Advantageous Alternative Assignment for Antipodean Aerial Applicator
Were there to be a prize for the farthest-traveled exhibit here at the show, the unquestioned winner would be the distinctive, black and yellow Pacific Aerospace 750XL, whose ZK-prefixed registration indicates its New Zealand origins. Ferried to the UK three weeks ago in 80 airborne hours over 12 days, this, the sixth production example and second in Europe, was hard at work carrying parachutists aloft at a club near Carlisle until 9 p.m. the evening before its arrival at Farnborough.
Incredibly, it is exactly 50 years and one month since the first flight of the progenitor Fletcher FU-24, a cropduster designed by John Thorp, who was later to create the Piper Cherokee. With P&WC PT6 turboprop power, this became the Pacific Cresco, but so many parachute clubs found its roomy interior a convenient jumping platform that the company bowed to the inevitable and produced the 750XL variant specifically for that role.

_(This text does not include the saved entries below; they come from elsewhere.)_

## config.mk

```make
export PLATFORM = sky130hd
export DESIGN_NAME = rf_operand_issue
export DESIGN_NICKNAME = d
export VERILOG_FILES = /design/src/rtl/rf_issue_pkg.sv /design/src/rtl/rf_operand_issue_scoreboard.sv /design/src/rtl/rf_operand_issue.sv
export SDC_FILE = /design/constraint.sdc
export NUM_CORES = 1
export LEC_CHECK = 0
export ABC_AREA = 1
export CAP_MARGIN = 5
export CORE_MARGIN = 2
export CORE_UTILIZATION = 40
export CTS_CLUSTER_SIZE = 10
export DETAILED_ROUTE_END_ITERATION = 12
export PLACE_DENSITY_LB_ADDON = 0.08
export SYNTH_ARGS = -nofsm -noshare
export SYNTH_HDL_FRONTEND = slang
export SYNTH_HIERARCHICAL = 1
export SYNTH_SLANG_ARGS = --single-unit
export TNS_END_PERCENT = 5
```

## constraint.sdc

```tcl
create_clock -name clk -period 2.5 [get_ports clk]
set_input_delay 0.375 -clock clk [delete_from_list [all_inputs] [get_ports clk]]
set_output_delay 0.375 -clock clk [all_outputs]
set_load 0.05 [all_outputs]
```

## src/rtl/rf_issue_pkg.sv

```systemverilog
// Shared types and helpers for the operand-issue lane.
package rf_issue_pkg;

  localparam int RF_ADDR_W = 5;
  localparam int RF_DATA_W = 32;
  localparam int RF_NREG   = 1 << RF_ADDR_W;

  typedef struct packed {
    logic [RF_DATA_W-1:0] rs1_val;
    logic [RF_DATA_W-1:0] rs2_val;
    logic [RF_ADDR_W-1:0] rd;
  } issue_t;

  // One-hot register select; x0 never carries state, so bit 0 stays clear.
  function automatic logic [RF_NREG-1:0] onehot_idx(input logic [RF_ADDR_W-1:0] addr);
    logic [RF_NREG-1:0] v;
    v       = '0;
    v[addr] = 1'b1;
    v[0]    = 1'b0;
    return v;
  endfunction

endpackage

```

## src/rtl/rf_operand_issue_scoreboard.sv

```systemverilog
// Pending-write scoreboard for one lane: busy vector, set/clear, hazard lookup.
// RF_OPERAND_BYPASS_EN: same-cycle writebacks mask the busy view used for hazards.
module rf_scoreboard
  import rf_issue_pkg::*;
#(
  parameter int addr_w = RF_ADDR_W
) (
  input  logic                   clk,
  input  logic                   rst,
  input  logic [(1<<addr_w)-1:0] clr,
  input  logic [(1<<addr_w)-1:0] x_busy,
  input  logic                   set_en,
  input  logic [addr_w-1:0]      set_idx,
  input  logic [addr_w-1:0]      rs1,
  input  logic [addr_w-1:0]      rs2,
  input  logic [addr_w-1:0]      rd,
  input  logic                   rd_we,
  output logic [(1<<addr_w)-1:0] busy,
  output logic                   hazard
);

  localparam int nreg = 1 << addr_w;

  logic [nreg-1:0] eb;
  logic [nreg-1:0] set_vec;

  // Effective busy view combining both lanes' pending writes.
  always_comb begin
    eb = busy | x_busy;
`ifdef RF_OPERAND_BYPASS_EN
    eb = eb & ~clr;
`endif
  end

  assign hazard = ((rs1 != '0) && eb[rs1]) ||
                  ((rs2 != '0) && eb[rs2]) ||
                  (rd_we && (rd != '0) && eb[rd]);

  assign set_vec = set_en ? onehot_idx(set_idx) : '0;

  // Busy update: clear retiring writes, then set the newly issued destination.
  always_ff @(posedge clk) begin
    if (rst)
      busy <= '0;
    else
      busy <= ((busy & ~clr) | set_vec) & {{(nreg-1){1'b1}}, 1'b0};
  end

endmodule

```

## src/rtl/rf_operand_issue.sv

```systemverilog
// Operand-issue lane: drives regfile read/write ports, tracks hazards and
// presents captured operands on a registered valid/ready issue port.
// Optional feature macro: RF_OPERAND_BYPASS_EN (writeback forwarding).
module rf_operand_issue
  import rf_issue_pkg::*;
#(
  parameter int addr_w = RF_ADDR_W,
  parameter int data_w = RF_DATA_W
) (
  input  logic                   clk,
  input  logic                   rst,
  input  logic                   dec_valid,
  output logic                   dec_ready,
  input  logic [addr_w-1:0]      dec_rs1,
  input  logic [addr_w-1:0]      dec_rs2,
  input  logic [addr_w-1:0]      dec_rd,
  input  logic                   dec_rd_we,
  output logic [addr_w-1:0]      rf_rs1_addr,
  output logic [addr_w-1:0]      rf_rs2_addr,
  input  logic [data_w-1:0]      rf_rs1_data,
  input  logic [data_w-1:0]      rf_rs2_data,
  output logic [addr_w-1:0]      rf_rd_addr,
  output logic [data_w-1:0]      rf_rd_data,
  input  logic                   wb_valid,
  input  logic [addr_w-1:0]      wb_addr,
  input  logic [data_w-1:0]      wb_data,
  input  logic                   xwb_valid,
  input  logic [addr_w-1:0]      xwb_addr,
  input  logic [data_w-1:0]      xwb_data,
  input  logic [(1<<addr_w)-1:0] x_busy,
  output logic [(1<<addr_w)-1:0] busy,
  output logic                   iss_valid,
  input  logic                   iss_ready,
  output logic [data_w-1:0]      iss_rs1_val,
  output logic [data_w-1:0]      iss_rs2_val,
  output logic [addr_w-1:0]      iss_rd
);

  logic [(1<<addr_w)-1:0] clr;
  logic                   hazard;
  logic                   slot_free;
  logic                   accept;
  issue_t                 iss_p0;
  issue_t                 iss_p1;

  // Per-source operand selection; x0 always reads as zero.
  function automatic logic [data_w-1:0] pick(input logic [addr_w-1:0] rs,
                                             input logic [data_w-1:0] rf_val);
    if (rs == '0)
      return '0;
`ifdef RF_OPERAND_BYPASS_EN
    if (wb_valid && (wb_addr == rs))
      return wb_data;
    if (xwb_valid && (xwb_addr == rs))
      return xwb_data;
`endif
    return rf_val;
  endfunction

`ifndef RF_OPERAND_BYPASS_EN
  logic unused_xwb_data;
  assign unused_xwb_data = ^xwb_data;
`endif

  assign rf_rs1_addr = dec_rs1;
  assign rf_rs2_addr = dec_rs2;
  assign rf_rd_addr  = wb_valid ? wb_addr : '0;
  assign rf_rd_data  = wb_data;

  assign clr = (wb_valid  ? onehot_idx(wb_addr)  : '0) |
               (xwb_valid ? onehot_idx(xwb_addr) : '0);

  assign slot_free = !iss_valid || iss_ready;
  assign dec_ready = slot_free && !hazard;
  assign accept    = dec_valid && dec_ready;

  rf_scoreboard #(.addr_w(addr_w)) u_scoreboard (
    .clk     (clk),
    .rst     (rst),
    .clr     (clr),
    .x_busy  (x_busy),
    .set_en  (accept && dec_rd_we && (dec_rd != '0)),
    .set_idx (dec_rd),
    .rs1     (dec_rs1),
    .rs2     (dec_rs2),
    .rd      (dec_rd),
    .rd_we   (dec_rd_we),
    .busy    (busy),
    .hazard  (hazard)
  );

  // p0: operands as selected this cycle for the presented instruction
  assign iss_p0.rs1_val = pick(dec_rs1, rf_rs1_data);
  assign iss_p0.rs2_val = pick(dec_rs2, rf_rs2_data);
  assign iss_p0.rd      = dec_rd_we ? dec_rd : '0;

  // p1: issue register; captures on accept, holds while the slot is occupied
  always_ff @(posedge clk) begin
    if (rst) begin
      iss_valid <= 1'b0;
      iss_p1    <= '0;
    end else if (accept) begin
      iss_valid <= 1'b1;
      iss_p1    <= iss_p0;
    end else if (iss_ready) begin
      iss_valid <= 1'b0;
    end
  end

  assign iss_rs1_val = iss_p1.rs1_val;
  assign iss_rs2_val = iss_p1.rs2_val;
  assign iss_rd      = iss_p1.rd;

endmodule

```

## Word level (Yosys, flattened, before mapping)

Cells that the tools add are included.

- Multiplexer cells: 25
- Bitwise logic cells: 5
- Reduce and logical (&&, ||, !) cells: 22
- $lt $le $gt $ge: 8

Operator list:

| operator | count |
|---|---|
| $mux W32 | 7 |
| $or A32 B32 Y32 | 3 |
| $and A32 B32 Y32 | 1 |
| $not A32 Y32 | 1 |
| $lt A5 B6 Y1 const B | 5 |
| $bmux W1 S5 | 3 |
| $demux W1 S5 | 3 |
| $ge A5 B1 Y1 const B | 3 |
| $reduce_bool A5 Y1 | 3 |
| $logic_and A1 B1 Y1 | 11 |
| $logic_not A5 Y1 | 2 |
| $mux W1 | 10 |
| $mux W5 | 2 |
| $logic_or A1 B1 Y1 | 3 |
| $logic_not A1 Y1 | 2 |
| $reduce_bool A2 Y1 | 1 |

- Word-level logic and storage cells: 66
- Input bits: 192
- Bits in registers: 102
- Output and inout port bits: 150

## Longest topological paths before layout

Gate-level depths: netlist of the first run.

- Depth after elaboration: 13
- Depth in mapped cells: 19
- Mapped depth without buffers: 19

## By module

The synthesis of the first run kept the hierarchy.

By module, submodules not included:

| module | seq. area each (um2) | instances | cells an instance | area an instance (um2) |
|---|---|---|---|---|
| rf_operand_issue | 1,401.3 | 1 | 582 | 4,010.1 |
| rf_scoreboard | 620.6 | 1 | 467 | 2,492.4 |

## Least setup slack after synthesis of the first run

Ideal clock, no wire load.

- Path type: reg2reg
- Start: register u_scoreboard.busy[18]
- End: register u_scoreboard.busy[20]
- Arrival time: 3,149 ps
- Cell stages (with the launch flop): 17
- Required time: 2,434 ps
- Path buffers: 0
- Period minus slack after synthesis: 3,215 ps
- Setup slack: -715 ps
- Cell sequence: dfxtp_1 or2_1 nand2_1 nand3_1 nand2_1 nand3_1 nand3_1 nand2_1 nor2_1 nand2_1 a21oi_1 nand3_1 a21oi_1 inv_1 nor3_1 a22oi_1 nor2_1

- Longest elaborated chain between the ends: 13
- Elaborated cells between the ends (all ways): 19

RTL lines:

| what | line | text |
|---|---|---|
| from (decl) | rf_operand_issue_scoreboard.sv:18 | `output logic [(1<<addr_w)-1:0] busy,` |
| from (signal assigned) | rf_operand_issue_scoreboard.sv:46 | `busy <= ((busy & ~clr) \| set_vec) & {{(nreg-1){1'b1}}, 1'b0};` |
| $or A32 B32 Y32 (*) | rf_operand_issue_scoreboard.sv:29 | `eb = busy \| x_busy;` |
| $bmux W1 S5, on equally long branches | rf_operand_issue_scoreboard.sv:35, rf_operand_issue_scoreboard.sv:36 |  |
| $mux W1, on equally long branches | rf_operand_issue_scoreboard.sv:35, rf_operand_issue_scoreboard.sv:36 |  |
| $logic_and A1 B1 Y1, on equally long branches | rf_operand_issue_scoreboard.sv:35, rf_operand_issue_scoreboard.sv:36 |  |
| $logic_or A1 B1 Y1 | rf_operand_issue_scoreboard.sv:35 | `assign hazard = ((rs1 != '0) && eb[rs1]) \|\|` |
| $logic_or A1 B1 Y1 (*) | rf_operand_issue_scoreboard.sv:36 | `((rs2 != '0) && eb[rs2]) \|\|` |
| via hazard | rf_operand_issue.sv:40 | `logic hazard;` |
| $logic_not A1 Y1 (*) | rf_operand_issue.sv:74 | `assign dec_ready = slot_free && !hazard;` |
| $logic_and A1 B1 Y1 (*) | rf_operand_issue.sv:74 |  |
| via dec_ready | rf_operand_issue.sv:13 | `output logic dec_ready,` |
| $logic_and A1 B1 Y1 (*) | rf_operand_issue.sv:75 | `assign accept = dec_valid && dec_ready;` |
| $logic_and A1 B1 Y1 (*) (2 in a row) | rf_operand_issue.sv:82 | `.set_en (accept && dec_rd_we && (dec_rd != '0)),` |
| $mux W32 (*) | rf_operand_issue_scoreboard.sv:39 | `assign set_vec = set_en ? onehot_idx(set_idx) : '0;` |
| $or A32 B32 Y32 (*) | rf_operand_issue_scoreboard.sv:46 |  |

Mark *: on every way through the listed nets, which the timed path passes. The rest lies on a longest branch. The select of a mux whose other input is x is not followed.
A chain may end at the register's enable or synchronous reset.

## Worst setup path in the final report of the first run

- Start: input x_busy[10]
- End: output dec_ready

- Longest elaborated chain between the ends: 8
- Elaborated cells between the ends (all ways): 14

RTL lines:

| what | line | text |
|---|---|---|
| from (decl) | rf_operand_issue.sv:30 | `input logic [(1<<addr_w)-1:0] x_busy,` |
| $or A32 B32 Y32 (*) | rf_operand_issue_scoreboard.sv:29 |  |
| $bmux W1 S5, on equally long branches | rf_operand_issue_scoreboard.sv:35, rf_operand_issue_scoreboard.sv:36 |  |
| $mux W1, on equally long branches | rf_operand_issue_scoreboard.sv:35, rf_operand_issue_scoreboard.sv:36 |  |
| $logic_and A1 B1 Y1, on equally long branches | rf_operand_issue_scoreboard.sv:35, rf_operand_issue_scoreboard.sv:36 |  |
| $logic_or A1 B1 Y1 | rf_operand_issue_scoreboard.sv:35 |  |
| $logic_or A1 B1 Y1 (*) | rf_operand_issue_scoreboard.sv:36 |  |
| via hazard | rf_operand_issue.sv:40 |  |
| $logic_not A1 Y1 (*) | rf_operand_issue.sv:74 |  |
| $logic_and A1 B1 Y1 (*) | rf_operand_issue.sv:74 |  |
| to (decl) | rf_operand_issue.sv:13 |  |

Marks and branches as above.

==> results of run 1 <==
worst max-delay path by stage:
stage	slack (ps)	from	depth (start not counted)	endpoint
after detailed placement	-540	dec_rs1[0]	19	u_scoreboard/busy[26]$_SDFF_PP0_
after floorplan	-80	u_scoreboard/busy[18]$_SDFF_PP0_	16	u_scoreboard/busy[6]$_SDFF_PP0_
after global placement	-500	dec_rs1[0]	20	u_scoreboard/busy[26]$_SDFF_PP0_
final	60	x_busy[10]	15	dec_ready
after global routing	-40	x_busy[14]	15	dec_ready
after CTS	9	x_busy[20]	14	dec_ready
worst reg2reg max path: stages (launching register included):
cell,delay (ps)
dfxtp_1,340
inv_1,130
nand2_1,160
nor2_1,140
nor2_1,50
nand2_1,50
nand3_1,90
nand2_1,80
nand2_2,80
nor2_4,130
nand2_4,80
a21oi_4,120
nand3_1,100
a21oi_2,150
inv_1,90
nor3_2,110
buf_4,170
nand2_1,60
a21oi_1,140
power by group through the flow:
stage | clock network (uW) | registers (uW) | logic, uW
floorplan | 0 | 2070 | 703
global placement | 0 | 1770 | 1490
detailed placement | 0 | 1770 | 1500
CTS | 1440 | 1730 | 1510
global route | 1520 | 1750 | 1650
finish | 1400 | 1730 | 1540
metrics by stage:
stage	hold WS, ps	setup WS (ps)	util (%)	cells	instance area, sq um
6_report	467	61.0	62.4	1532	9910
5_1_grt	502	-35.8	62.4	1532	9910
4_1_cts	473	9.42	61.3	1529	9740
3_5_place_dp	461	-539	59.4	1513	9430
3_3_place_gp	456	-496	59.4	1513	9430
2_1_floorplan	444	-81.9	-	1048	6520
flip-flops by register name, indices dropped and copies added (netlist names):
| name | flops |
|---|---|
| iss_rs1_val | 32 |
| iss_valid | 1 |
| iss_rs2_val | 32 |
| iss_rd | 5 |
| u_scoreboard/busy | 31 |
per-layer routing:
metal	track usage [%]	vias to the layer above
met5	0	-
met4	9.48	0
met3	5.02	42
met2	40.1	306
met1	35.7	3260
li1	-	3737
area by class of cell:
cell class              count  share of cell area (%)
well taps                 216                    2.73
inverters                 164                    6.24
flip-flops and latches    101                    20.4
clock buffers               9                    2.27
clock inverters             7                   0.656
multi-input cells         701                    34.7
repair buffers            334                    33.0
timing repair:
item / CTS / global route
hold buffers: 0 / 0
gates resized for setup: 16 / 47
pin swaps: 7 / 29
endpoints found under the setup margin: 32 / 32
buffers inserted: 0 / 3
==> summary.md, run 1 <==
| Metric | Value |
|---|---|
| Outcome | complete, no violations |
| Depth of the CTS H-tree | 3 |
| Gpl congestion | 0.951 |
| Setup TNS | 0 ps |
| Total of max-cap violations | 0 |
| Wire per inst | 15.0 um |
| CTS Buffer Depth | 2 |
| Fmax | 410 MHz |
| Tot GR Track Use | 25.9% |
| Latest clock arrival within the worst-skew pair | 360 ps |
| Met3 Wirelength | 1770 um |
| Minimum clock period after layout | 2440 ps |
| Initial drt markers | 558 |
| # clock sinks | 101 |
| Worst reg2reg path depth | 18 |
| Antenna Violating Nets Remaining | 0 |
| Peak ir drop on the vdd network | 387 uV |
| Net Sw Power | 1650 uW |
| Metal-1 WL | 10400 um |
| Pin count of the biggest net entering global routing | 66 |
| Fin. max-slew vios | 0 |
| Final-report hold violation count | 0 |
| Yosys warns | 6 |
| Die area | 17300 sq um |
| Power, Total | 4670 uW |
| Power Internal | 3030 uW |
| Clock share of power | 30.0% |
| CORE AREA | 15900 sq um |
| Gr ovfl total | 0 |
| CP max-delay cell | clkdlybuf4s50_1 |
| Syn_area_per_cell | 6.20 sq um |
| Hold path cells | 2 |
| Clock root cell | clkbuf_16 |
| Total CTS buffers | 9 |
| DR pass1 iterations | 5 |
| Reg2Reg Setup Slack | 160 ps |
| Crit end category | output port |
| Antenna cell count | 0 |
| Commonest non-fill, non-tap cell in the layout | nand2_1 |
| Leakage | 0.00452 uW |
| Vias in the first global route | 6679 |
| Area Growth Syn to Fin | 52.5% |
| Mapped cell area | 6500 sq um |
| I/O Buffers | 244 |
| Least-Margin Pin Slew | 592 ps |
| WP buf/inv | 5 |
| Initial Utilization | 40.9% |
| Reg-to-reg startpoint | u_scoreboard/busy[12]$_SDFF_PP0_ |
| Routed WL | 23000 um |
| CP Cell Sequence | clkdlybuf4s50_1 > inv_1 > nand2_1 > buf_4 > nand2_1 > nand3_1 > nand3_1 > nand3_1 > nand2_1 > nand2_1 > nand3_2 > nand2_4 > a21oi_4 > buf_6 > buf_12 |
| First-pass GRT wire length | 35600 um |
| Fin crit share | 97.6% |
| Die width | 131 um |
| Clk pin slew, worst setup/hold paths | 70 ps |
| Power Dens Cells | 472 nW/um^2 |
| Nets | 1503 |
| Delay-heaviest family, CP | buffers and inverters |
| FF-to-FF End | u_scoreboard/busy[16]$_SDFF_PP0_ |
| Vias after detailed routing | 7345 |
| Hold path endpoint | iss_rd[1]$_SDFFE_PP0P_ |
| Hold_sp | iss_rd[1]$_SDFFE_PP0P_ |
| Critical Path Source Type | input port |
| Syn Inst Count | 1048 |
| Vias/cell | 4.79 |
| Half-perimeter wire length after placement | 17500 um |
| Critical path class | in2out |
| FP Rows | 46 |
| DR top layer | met4 |
| Commonest non-fill, non-tap cells in the layout | nand2_1, clkdlybuf4s50_1, inv_1 |
| Syn Nets | 1240 |
| WP data arrival | 2060 ps |
| Top cell by count, worst path | nand2_1 |
| Rel. slew slack | 60.4% |
| Power share of the combinational group | 32.9% |
| Sequential share of power | 37.1% |
| Die height | 131 um |
| RSZ-0062 raised after global routing | true |
| Final setup violation count | 0 |
| Initial antenna violation count | 0 |
| Hold Crit Class | reg2reg |
| Footprint of the multi-input gates | 3440 sq um |
| FILL cells | 1546 |
| Worst Path Max Fanout | 3 |
| Io pins | 342 |
| DRC viols | 0 |
| Register Area | 2020 sq um |
| Required time worst endpoint | 2120 ps |
| Clk_skew | 14.7 ps |
| Fraction of layout instances using a drive strength above 1 | 19.3% |
| CP peak stage delay | 400 ps |
| CTS tree | built |
| WL met2 | 10300 um |
| Switching Fraction | 35.3% |
(Power assumes the default switching activity.)
==> inputs of run 2 (changes only) <==
HOLD_SLACK_MARGIN = 0.1   (was default)
SLEW_MARGIN = 20   (was default)
==> results of run 2 <==
Final layout, timing and power as in run 1 (identical DEF).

Airwing Aircraft Sales of Coventry was appointed UK and Ireland sales agency for military and paramilitary 750XL marketing three days before the show opened, and sales manager Paul Foster is on hand to explain the aircraft's suitability for surveillance, medical evacuation, border patrol, mapping/survey and special forces insertion and supply.
Those with more sporting activities in mind will appreciate the fact that the 750XL can carry 18 parachutists to 12,000 feet in 12 minutes and be back on the ground three minutes later, the big exit with its transparent roller-blind door allowing simultaneous drops of eight, plus their camera operator, at a time.